Oggi si sta radicando un pensiero che la dice lunga sulla visione di questo problema: il principio dell’impatto zero. Un progetto, per poter essere accettato come compatibile con l’ambiente in cui andrà realizzato, deve essere a impatto zero, non deve cioè interagire con il sistema circostante. E questo è certamente un principio giusto: dopo tutti i danni che abbiamo fatto al mondo che ci circonda, evitiamo almeno di farne altri.
Questo principio ignora tuttavia l’ipotesi che l’uomo possa mai migliorare il sistema biologico di cui fa parte. Eppure questo, se egli avesse la saggezza sufficiente per farlo, sarebbe in teoria possibile, e qualche volta seppure raramente, è anche avvenuto. Ricordavo prima che, per Bacone, il compito della scienza è quello di adattare la natura ai bisogni dell’uomo. Bacone sottintendeva che, per realizzare questo, l’uomo di scienza deve prima compiere un percorso di saggezza. Deve farsi Giacobbe. Noi questo non l’abbiamo fatto e, per questo, continuiamo a produrre Golem. Chiedere progetti a impatto zero è una strategia prudente. Ma è anche un’ammissione di fallimento.
In medicina, invece, l’impatto zero non esiste. E’un lusso che non ci possiamo permettere: una medicina a impatto zero vuol dire lasciare la malattia alla sua storia naturale. La medicina ha sempre un impatto, in ogni caso riprogetta, su un piano differente rispetto alla natura, il nostro corpo. E la sapienza di Giacobbe è sempre necessaria perché questo impatto abbia il segno meno.
Vi è un’altra simbologia significativa nel mito di Giacobbe: la divinità lascia un segno del suo passaggio. Infatti, durante la lotta, lo ferisce seriamente, e Giacobbe resta zoppo.

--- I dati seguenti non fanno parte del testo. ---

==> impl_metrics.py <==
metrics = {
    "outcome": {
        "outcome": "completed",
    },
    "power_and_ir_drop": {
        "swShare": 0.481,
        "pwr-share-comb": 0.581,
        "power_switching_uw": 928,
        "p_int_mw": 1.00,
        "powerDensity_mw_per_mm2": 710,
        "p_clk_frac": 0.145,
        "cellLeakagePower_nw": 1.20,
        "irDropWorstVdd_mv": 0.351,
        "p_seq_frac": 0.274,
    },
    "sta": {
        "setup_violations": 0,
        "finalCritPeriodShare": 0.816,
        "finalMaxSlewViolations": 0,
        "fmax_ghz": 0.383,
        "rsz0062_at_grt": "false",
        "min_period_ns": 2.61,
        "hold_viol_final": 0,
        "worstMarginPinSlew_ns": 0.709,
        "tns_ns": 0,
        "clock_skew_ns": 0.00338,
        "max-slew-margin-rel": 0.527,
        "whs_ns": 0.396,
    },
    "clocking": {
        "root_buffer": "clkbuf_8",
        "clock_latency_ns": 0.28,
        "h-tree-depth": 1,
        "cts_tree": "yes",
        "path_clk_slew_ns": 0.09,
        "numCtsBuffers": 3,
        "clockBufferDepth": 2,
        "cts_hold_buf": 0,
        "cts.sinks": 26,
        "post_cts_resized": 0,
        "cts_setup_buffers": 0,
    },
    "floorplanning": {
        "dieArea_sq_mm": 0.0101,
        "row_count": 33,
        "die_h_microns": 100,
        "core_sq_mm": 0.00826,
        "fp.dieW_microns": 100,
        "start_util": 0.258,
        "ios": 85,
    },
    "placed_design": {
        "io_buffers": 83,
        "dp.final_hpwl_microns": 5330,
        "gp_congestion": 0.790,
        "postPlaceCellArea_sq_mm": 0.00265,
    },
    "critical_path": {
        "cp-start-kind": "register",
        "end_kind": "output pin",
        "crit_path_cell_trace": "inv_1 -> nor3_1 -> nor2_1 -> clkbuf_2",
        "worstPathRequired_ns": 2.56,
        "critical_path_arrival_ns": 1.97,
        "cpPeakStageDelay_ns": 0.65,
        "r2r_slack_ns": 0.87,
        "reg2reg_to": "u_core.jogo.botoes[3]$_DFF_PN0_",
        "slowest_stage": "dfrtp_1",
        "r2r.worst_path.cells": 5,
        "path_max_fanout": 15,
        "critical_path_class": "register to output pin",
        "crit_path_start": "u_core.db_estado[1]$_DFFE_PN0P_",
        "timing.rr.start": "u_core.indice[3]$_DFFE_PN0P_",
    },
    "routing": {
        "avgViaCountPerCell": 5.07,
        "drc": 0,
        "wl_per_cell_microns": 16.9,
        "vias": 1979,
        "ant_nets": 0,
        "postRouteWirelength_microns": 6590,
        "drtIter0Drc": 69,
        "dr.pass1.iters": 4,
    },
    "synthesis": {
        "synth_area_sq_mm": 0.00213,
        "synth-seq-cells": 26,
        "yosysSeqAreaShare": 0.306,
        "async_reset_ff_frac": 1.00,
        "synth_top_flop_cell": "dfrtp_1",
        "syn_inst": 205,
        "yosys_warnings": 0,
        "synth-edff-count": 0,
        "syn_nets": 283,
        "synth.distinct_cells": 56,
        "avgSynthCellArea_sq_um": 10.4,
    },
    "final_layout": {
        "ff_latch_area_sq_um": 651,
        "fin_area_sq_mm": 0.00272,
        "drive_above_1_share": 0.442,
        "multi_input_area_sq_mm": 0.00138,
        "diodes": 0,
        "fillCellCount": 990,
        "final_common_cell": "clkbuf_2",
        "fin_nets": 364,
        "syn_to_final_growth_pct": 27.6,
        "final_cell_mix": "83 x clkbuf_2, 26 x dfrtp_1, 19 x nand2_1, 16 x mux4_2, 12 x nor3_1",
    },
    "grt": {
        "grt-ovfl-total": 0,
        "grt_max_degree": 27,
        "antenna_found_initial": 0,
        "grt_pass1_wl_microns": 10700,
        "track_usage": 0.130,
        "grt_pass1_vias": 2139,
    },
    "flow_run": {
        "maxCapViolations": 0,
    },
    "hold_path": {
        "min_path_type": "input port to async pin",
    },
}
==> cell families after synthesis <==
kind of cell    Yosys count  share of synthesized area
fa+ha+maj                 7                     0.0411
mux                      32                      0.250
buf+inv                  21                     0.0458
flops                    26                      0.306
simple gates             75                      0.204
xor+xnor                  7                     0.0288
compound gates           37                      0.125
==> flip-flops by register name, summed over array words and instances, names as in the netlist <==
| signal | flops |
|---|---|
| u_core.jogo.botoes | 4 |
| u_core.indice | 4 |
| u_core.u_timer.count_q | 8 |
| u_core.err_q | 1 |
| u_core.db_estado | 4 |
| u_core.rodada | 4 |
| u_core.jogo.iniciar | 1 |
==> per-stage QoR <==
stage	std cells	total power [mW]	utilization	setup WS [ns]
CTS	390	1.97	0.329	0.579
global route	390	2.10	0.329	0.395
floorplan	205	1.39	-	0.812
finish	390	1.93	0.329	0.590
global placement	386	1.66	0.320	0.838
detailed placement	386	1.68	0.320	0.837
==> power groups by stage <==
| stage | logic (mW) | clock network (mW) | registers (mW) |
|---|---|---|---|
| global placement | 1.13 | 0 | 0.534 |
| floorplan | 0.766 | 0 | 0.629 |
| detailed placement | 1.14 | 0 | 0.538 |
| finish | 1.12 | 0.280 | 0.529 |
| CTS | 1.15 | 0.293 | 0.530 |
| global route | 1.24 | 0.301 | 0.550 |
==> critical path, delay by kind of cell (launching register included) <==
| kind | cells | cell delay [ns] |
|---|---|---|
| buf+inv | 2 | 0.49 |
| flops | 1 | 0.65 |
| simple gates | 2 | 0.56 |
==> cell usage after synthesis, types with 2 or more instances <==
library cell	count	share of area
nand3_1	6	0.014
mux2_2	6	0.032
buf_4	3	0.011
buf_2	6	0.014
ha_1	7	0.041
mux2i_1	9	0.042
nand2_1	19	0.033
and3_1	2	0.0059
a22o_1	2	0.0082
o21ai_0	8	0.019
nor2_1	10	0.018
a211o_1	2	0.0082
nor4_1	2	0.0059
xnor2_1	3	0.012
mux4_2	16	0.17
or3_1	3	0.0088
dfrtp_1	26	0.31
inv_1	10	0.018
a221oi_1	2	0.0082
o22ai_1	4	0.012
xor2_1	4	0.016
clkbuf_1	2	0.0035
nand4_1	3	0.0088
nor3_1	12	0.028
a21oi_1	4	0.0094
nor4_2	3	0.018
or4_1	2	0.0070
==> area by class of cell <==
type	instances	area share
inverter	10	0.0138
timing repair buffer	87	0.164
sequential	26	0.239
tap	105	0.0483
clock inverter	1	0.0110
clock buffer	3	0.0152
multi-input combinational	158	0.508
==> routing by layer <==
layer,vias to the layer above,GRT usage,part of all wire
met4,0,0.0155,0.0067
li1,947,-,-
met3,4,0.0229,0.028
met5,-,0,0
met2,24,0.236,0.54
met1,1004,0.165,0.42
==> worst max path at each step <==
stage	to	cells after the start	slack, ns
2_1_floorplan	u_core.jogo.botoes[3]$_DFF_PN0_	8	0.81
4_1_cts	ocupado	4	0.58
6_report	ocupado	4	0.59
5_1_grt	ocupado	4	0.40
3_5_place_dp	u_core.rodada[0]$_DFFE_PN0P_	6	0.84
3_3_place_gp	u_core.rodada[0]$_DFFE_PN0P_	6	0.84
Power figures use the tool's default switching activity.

La tradizione ebraica ricorda questo mito con il divieto, previsto dalle norme di casherut, di cibarsi della carne attraversata da tagli al nervo sciatico. La cultura moderna, invece, se l’è completamente dimenticato. Haim Baharier, matematico e psicanalista ci aiuta a riscriverne il valore simbolico con la sua teoria della claudicanza: la menomazione di Giacobbe non è un suo limite, ma è uno strumento per procedere . In generale, secondo il principio della claudicanza, la malattia è il carburante che ci permette di compiere il nostro percorso. Sono proprio le nostre malattie, i difetti congeniti, le patologie della psiche che ci rendono forti e ci spingono ad affrontare il nostro percorso. Paradossalmente la malattia fa parte della nostra integrità. E’la malattia che ci fa procedere, non l’integrità che, invece, ci conferisce uno stato di quiescenza e di rinuncia alla progettualità. Claudicanza e integrità sono paragonabili ai dubbi e alle certezze: sono i dubbi che ci spingono a conoscere e a progredire intellettualmente, non le certezze. E la malattia è generatrice continua di dubbi. Per Baharier le certezze sono come corazze. Ma “se scegli la corazza sei simile al granchio: lo scheletro che hai come guscio ti lascia molle dentro, e ti mangiano”. Insomma, il claudicante corre più del sano.